Online Data Reconstruction for Supercomputers

funded by: ORNL
funding level: $21,000
duration: 01/01/2007 - 06/30/2007

This work seeks to build online recovery mechanisms for transient supercomputer job data. With our on-demand data reconstruction, staged input files that are unavailable due to I/O node failures in a parallel file system are transparently patched from source copies using the recovery metadata. To this end, this work will leverage and build on previous research on (1) extending parallel file system metadata with recovery hints and (2) offline data recovery.
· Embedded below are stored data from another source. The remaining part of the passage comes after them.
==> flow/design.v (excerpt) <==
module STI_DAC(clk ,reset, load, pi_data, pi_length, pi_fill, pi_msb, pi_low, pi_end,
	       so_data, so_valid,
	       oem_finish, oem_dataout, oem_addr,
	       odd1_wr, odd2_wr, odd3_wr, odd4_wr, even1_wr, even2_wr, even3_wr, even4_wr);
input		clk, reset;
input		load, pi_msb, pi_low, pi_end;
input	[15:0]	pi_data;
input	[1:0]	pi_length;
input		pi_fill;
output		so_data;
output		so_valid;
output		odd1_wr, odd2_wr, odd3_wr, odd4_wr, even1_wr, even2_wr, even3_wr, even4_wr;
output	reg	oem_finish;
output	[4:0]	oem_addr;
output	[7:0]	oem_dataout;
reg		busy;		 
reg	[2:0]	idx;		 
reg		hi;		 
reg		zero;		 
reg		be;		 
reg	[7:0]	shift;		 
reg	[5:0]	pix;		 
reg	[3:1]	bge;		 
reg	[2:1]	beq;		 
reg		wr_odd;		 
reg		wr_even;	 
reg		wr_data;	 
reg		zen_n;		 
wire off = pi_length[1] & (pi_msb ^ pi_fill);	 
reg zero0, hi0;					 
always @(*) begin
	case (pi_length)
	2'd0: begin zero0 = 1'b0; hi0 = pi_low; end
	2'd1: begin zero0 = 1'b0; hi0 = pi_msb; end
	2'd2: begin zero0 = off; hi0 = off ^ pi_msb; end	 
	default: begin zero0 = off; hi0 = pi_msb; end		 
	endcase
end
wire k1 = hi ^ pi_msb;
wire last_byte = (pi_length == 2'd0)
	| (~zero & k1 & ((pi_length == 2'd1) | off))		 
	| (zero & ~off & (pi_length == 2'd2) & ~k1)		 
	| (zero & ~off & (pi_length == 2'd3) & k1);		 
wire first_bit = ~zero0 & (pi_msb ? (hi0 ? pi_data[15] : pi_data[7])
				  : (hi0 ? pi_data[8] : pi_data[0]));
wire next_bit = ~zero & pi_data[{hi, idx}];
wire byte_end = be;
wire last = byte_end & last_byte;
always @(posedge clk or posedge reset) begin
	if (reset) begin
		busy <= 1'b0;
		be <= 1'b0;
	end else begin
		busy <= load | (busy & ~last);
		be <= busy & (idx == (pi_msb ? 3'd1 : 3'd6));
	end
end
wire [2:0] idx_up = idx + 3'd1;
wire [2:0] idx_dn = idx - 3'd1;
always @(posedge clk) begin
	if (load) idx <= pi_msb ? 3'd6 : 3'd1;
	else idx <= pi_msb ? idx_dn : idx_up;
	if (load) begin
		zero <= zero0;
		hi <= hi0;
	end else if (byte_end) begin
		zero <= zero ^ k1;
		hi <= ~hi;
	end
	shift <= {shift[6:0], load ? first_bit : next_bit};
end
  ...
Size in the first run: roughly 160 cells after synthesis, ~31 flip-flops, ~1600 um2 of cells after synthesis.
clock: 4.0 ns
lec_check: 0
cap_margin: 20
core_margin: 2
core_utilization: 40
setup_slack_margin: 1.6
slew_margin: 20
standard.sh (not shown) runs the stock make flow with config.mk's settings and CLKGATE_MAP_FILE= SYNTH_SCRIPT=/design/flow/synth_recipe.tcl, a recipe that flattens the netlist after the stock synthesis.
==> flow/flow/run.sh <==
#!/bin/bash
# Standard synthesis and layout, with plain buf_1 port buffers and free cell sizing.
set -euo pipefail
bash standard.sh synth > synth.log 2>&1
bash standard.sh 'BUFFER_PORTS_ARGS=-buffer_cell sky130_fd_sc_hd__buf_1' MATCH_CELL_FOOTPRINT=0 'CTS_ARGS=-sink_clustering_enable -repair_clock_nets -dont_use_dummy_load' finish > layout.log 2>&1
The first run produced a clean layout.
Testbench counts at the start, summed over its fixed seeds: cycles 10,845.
This design comes from an exercise in tuning for small area on the open sky130 flow, not from production work.
Function was checked by simulation only, so behaviour that the tests miss may differ from the original.
Power and IR drop assume default switching activity.

`flow/run.sh`:
```
#!/bin/bash
# synth_recipe.tcl (not shown) runs the flow's synth.tcl, then flattens the netlist and writes it again
# the make line also repeats each setting of config.mk as NAME=value (left out here)
make -C /OpenROAD-flow-scripts/flow DESIGN_CONFIG=/design/flow/config.mk WORK_HOME=/design/flow/orfs CLKGATE_MAP_FILE= SYNTH_SCRIPT=/design/flow/synth_recipe.tcl finish
```
`flow/config.mk`:
```
export PLATFORM = sky130hd
export DESIGN_NAME = key_clock
export DESIGN_NICKNAME = key_clock
export VERILOG_FILES = /design/flow/design.v
export SDC_FILE = /design/flow/constraint.sdc
export NUM_CORES = 4
export LEC_CHECK = 0
export CAP_MARGIN = 20
export CORE_MARGIN = 2
export CORE_UTILIZATION = 40
export SLEW_MARGIN = 20
```
`flow/constraint.sdc`:
```
create_clock -name core_clock -period 10.0 [get_ports {clk_50Mhz}]
set_input_delay 2.0000 -clock core_clock [delete_from_list [all_inputs] [get_ports {clk_50Mhz}]]
set_output_delay 2.0000 -clock core_clock [all_outputs]
set_load 0.01 [all_outputs]
```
Our on-demand data reconstruction, which takes advantage of the existence of external data sources as well as the immutable nature of scientific datasets on supercomputers, easily handles both underlying storage device failures and file system server node failures.

Publications:

"Optimizing Center Performance through Coordinated Data Staging, Scheduling and Recovery" by Z. Zhang, C. Wang, S. Vazhkudai, X. Ma, G. Pike, J. Cobb and F. Mueller in Supercomputing, Nov 2007.
"On-the-fly Recovery of Job Input Data in Supercomputers" by C. Wang, Z. Zhang, S. Vazhkudai, X. Ma, and F. Mueller in International Conference on Parallel Processing, Sep 2008, pages 620-627.
"Improving the Availability of Supercomputer Job Input Data Using Temporal Replication" by C. Wang, Z. Zhang, S. Vazhkudai, X. Ma, and F. Mueller in International Supercomputing Conference, Jun 2009, pages 149-157.